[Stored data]
==> src/rtl/diag_ebus_reader.sv <==
// diag_ebus_reader
// Diagnostic-side EBUS read initiator. Runs a sequence of DIAG_FUNC read
// codes. For each code it raises the read strobe, waits SETTLE cycles for the
// bus to settle, then samples the 36-bit EBUS word. It checks that exactly
// one board drove the bus and hands the word to the consumer over a
// valid/ready handshake.
//
// Ports:
//   eboxClk, RESET_n      clock, async active-low reset
//   start                 begin a run (IDLE only)
//   firstFunc, count      first function code, number of reads minus 1
//   CRAM_DIAG_FUNC        function code presented to the boards
//   DIAG_READ_FUNC_13X    read strobe to the boards
//   EBUS, drivingEBUS     bus data and per-board drive indications
//   rdData, rdFunc        captured word and the code that produced it
//   rdValid, rdReady      output handshake
//   busy, done            run in progress / one-cycle end-of-run pulse
//   errNoDrv, errMulti    sticky driver-count faults, cleared on start
module diag_ebus_reader #(
   parameter int unsigned SETTLE = 3,
   parameter int unsigned NDRV   = 8
) (
   input  logic            eboxClk,
   input  logic            RESET_n,
   input  logic            start,
   input  logic [8:0]      firstFunc,
   input  logic [2:0]      count,
   output logic [8:0]      CRAM_DIAG_FUNC,
   output logic            DIAG_READ_FUNC_13X,
   input  logic [0:35]     EBUS,
   input  logic [NDRV-1:0] drivingEBUS,
   output logic [0:35]     rdData,
   output logic [8:0]      rdFunc,
   output logic            rdValid,
   input  logic            rdReady,
   output logic            busy,
   output logic            done,
   output logic            errNoDrv,
   output logic            errMulti
);

   localparam logic [3:0] SettleLoad = 4'(SETTLE - 1);

   typedef enum logic [2:0] {StIdle, StDrive, StSample, StHold, StDone} state_e;

   state_e     state_q;
   logic [8:0] func_q;
   logic [2:0] remaining_q;
   logic [3:0] settle_q;

   logic drv_none;
   logic drv_multi;

   // x & (x-1) is nonzero exactly when more than one bit is set.
   assign drv_none  = (drivingEBUS == '0);
   assign drv_multi = ((drivingEBUS & (drivingEBUS - NDRV'(1))) != '0);

   always_ff @(posedge eboxClk or negedge RESET_n) begin
      if (!RESET_n) begin
         state_q            <= StIdle;
         func_q             <= '0;
         remaining_q        <= '0;
         settle_q           <= '0;
         CRAM_DIAG_FUNC     <= '0;
         DIAG_READ_FUNC_13X <= 1'b0;
         rdData             <= '0;
         rdFunc             <= '0;
         rdValid            <= 1'b0;
         busy               <= 1'b0;
         done               <= 1'b0;
         errNoDrv           <= 1'b0;
         errMulti           <= 1'b0;
      end else begin
         done <= 1'b0;
         unique case (state_q)
            StIdle: begin
               if (start) begin
                  func_q             <= firstFunc;
                  remaining_q        <= count;
                  errNoDrv           <= 1'b0;
                  errMulti           <= 1'b0;
                  busy               <= 1'b1;
                  CRAM_DIAG_FUNC     <= firstFunc;
                  DIAG_READ_FUNC_13X <= 1'b1;
                  settle_q           <= SettleLoad;
                  state_q            <= StDrive;
               end
            end
            StDrive: begin
               if (settle_q == 4'd0) begin
                  state_q <= StSample;
               end else begin
                  settle_q <= settle_q - 4'd1;
               end
            end
            StSample: begin
               rdFunc             <= func_q;
               rdValid            <= 1'b1;
               DIAG_READ_FUNC_13X <= 1'b0;
               state_q            <= StHold;
               // An undriven bus floats; return a clean zero instead.
               if (drv_none) begin
                  rdData   <= '0;
                  errNoDrv <= 1'b1;
               end else begin
                  rdData <= EBUS;
               end
               if (drv_multi) begin
                  errMulti <= 1'b1;
               end
            end
            StHold: begin
               if (rdValid && rdReady) begin
                  rdValid <= 1'b0;
                  if (remaining_q == 3'd0) begin
                     done           <= 1'b1;
                     busy           <= 1'b0;
                     CRAM_DIAG_FUNC <= '0;
                     state_q        <= StDone;
                  end else begin
                     remaining_q        <= remaining_q - 3'd1;
                     func_q             <= func_q + 9'd1;
                     CRAM_DIAG_FUNC     <= func_q + 9'd1;
                     DIAG_READ_FUNC_13X <= 1'b1;
                     settle_q           <= SettleLoad;
                     state_q            <= StDrive;
                  end
               end
            end
            StDone: begin
               state_q <= StIdle;
            end
            default: begin
               state_q <= StIdle;
            end
         endcase
      end
   end

endmodule
==> config.mk <==
export PLATFORM = sky130hd
export DESIGN_NAME = instr_cache_ctrl_flat
export DESIGN_NICKNAME = d
export VERILOG_FILES = /design/src/rtl/instr_cache_ctrl_pkg.sv /design/src/rtl/instr_cache_ctrl_if.sv /design/src/rtl/instr_cache_ctrl_rr_ptr.sv /design/src/rtl/instr_cache_ctrl.sv /design/src/flat_wrapper.sv
export SDC_FILE = /design/constraint.sdc
export NUM_CORES = 1
export LEC_CHECK = 0
export CORE_MARGIN = 2
export CORE_UTILIZATION = 39
export DETAILED_ROUTE_END_ITERATION = 7
export GPL_TIMING_DRIVEN = 0
export PLACE_DENSITY = 0.87
export SYNTH_ARGS = -nofsm -noshare
export SYNTH_HDL_FRONTEND = slang
export SYNTH_SLANG_ARGS = --single-unit
==> constraint.sdc <==
create_clock -name clk -period 2.33 [get_ports clk]
set_input_delay 0.466 -clock clk [delete_from_list [all_inputs] [get_ports clk]]
set_output_delay 0.466 -clock clk [all_outputs]
set_load 0.1 [all_outputs]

> **Required work**: The required output is the entries from their opening line through the line holding "async active-low reset", repeated exactly, with both end lines kept.

> **Result below**:
==> src/rtl/diag_ebus_reader.sv <==
// diag_ebus_reader
// Diagnostic-side EBUS read initiator. Runs a sequence of DIAG_FUNC read
// codes. For each code it raises the read strobe, waits SETTLE cycles for the
// bus to settle, then samples the 36-bit EBUS word. It checks that exactly
// one board drove the bus and hands the word to the consumer over a
// valid/ready handshake.
//
// Ports:
//   eboxClk, RESET_n      clock, async active-low reset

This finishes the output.